Prólogo
Tolosa, Francia
En el año de Nuestro Señor de 1293
Lo hallaron en el claustro. Estaba tendido de espaldas, con la cara teñida de azul y la barba cubierta de hielo. Se encontraba semiinconsciente y hablaba en murmullos de un caballero templario, de una misión secreta del Papa y de una hermosa mujer montada en un caballo blanco. Lo llevaron a su celda y lo acostaron en el duro catre en el que había dormido los últimos veinte años. Ya era viejo y nada se podía hacer por él. En sus ojos resplandecía el brillo frío de la muerte. Sus compañeros monjes comenzaron a murmurar oraciones mientras uno de ellos corría en busca del abad para que el viejo pudiera confesarse por última vez.
Hacía un frío de muerte en la habitación. El abad volvió la cabeza al oír el ruido de una rama que se desprendía del tronco de un árbol y caía en el bosque bajo su carga de nieve. Ante el chasquido, los párpados del viejo se abrieron y la luz amarillenta de la vela se reflejó en sus ojos. Respiraba con dificultad, y el abad frunció la nariz por el olor desagradable que de aquella respiración se desprendía.
Murmuró algo, un nombre tal vez, pero era ininteligible.
—Guillermo —susurró el abad, acercándose a él todo lo que se atrevía—. Ahora puedo oír tu confesión.
—¿Mi confesión?
—Serás absuelto de todos tus pecados y esta noche verás a nuestro Divino Salvador.
Guillermo sonrió, una sonrisa horrible que heló el alma del abad. Había llegado hasta ellos envuelto en misterio, y tal vez los abandonara de la misma manera.
—Agua.
El abad le levantó la cabeza y le humedeció los labios con el agua de un recipiente de madera que había al lado del catre. En el suelo se proyectaban sombras amenazantes. Dentro de la celda, el aire era como el filo de un cuchillo y las respiraciones se elevaban hasta el techo en forma de delgados vapores, igual que almas que abandonaran sus cuerpos. Cristo, atormentado, se retorcía en la pared por el sufrimiento de la crucifixión.

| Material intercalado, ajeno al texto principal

**config.mk**
```make
export PLATFORM = sky130hd
export DESIGN_NAME = ppu_scanline_fetch_sequencer
export DESIGN_NICKNAME = d
export VERILOG_FILES = /design/src/design/ppu_sfs_pkg.sv /design/src/design/ppu_scanline_fetch_sequencer.sv /design/src/design/ppu_sfs_step.sv
export VERILOG_INCLUDE_DIRS = /design/src /design/src/design
export SDC_FILE = /design/constraint.sdc
export NUM_CORES = 1
export LEC_CHECK = 0
export BUFFER_PORTS_ARGS = -buffer_cell sky130_fd_sc_hd__buf_2
export CORE_ASPECT_RATIO = 1.4
export CORE_MARGIN = 2
export CORE_UTILIZATION = 25
export DETAILED_ROUTE_END_ITERATION = 12
export GPL_ROUTABILITY_DRIVEN = 0
export PLACE_DENSITY = 0.54
export SYNTH_ARGS = -nofsm -noshare
export SYNTH_HDL_FRONTEND = slang
export SYNTH_SLANG_ARGS = --single-unit
```
**constraint.sdc**
```tcl
create_clock -name clk -period 4.1 [get_ports clk]
set_input_delay 0.205 -clock clk [delete_from_list [all_inputs] [get_ports clk]]
set_output_delay 0.205 -clock clk [all_outputs]
set_load 0.01 [all_outputs]
```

—El Divino Salvador no me verá.
—Debes confesarte —repitió el abad, impaciente por que lo hiciera antes de que se llevaran su alma.
—Veo al demonio. —De nuevo la sonrisa de la muerte—. Calienta los hierros para mí.
Ante la invocación de la Bestia, el abad sintió un escalofrío de miedo.
—Has vivido una vida santa. ¿Qué tienes que temer del demonio?
El monje levantó una mano, los dedos congelados eran como garras, y cogió la manga del hábito del abad.
—Acércate —dijo—. Acércate más y te diré exactamente… lo que tengo que temer.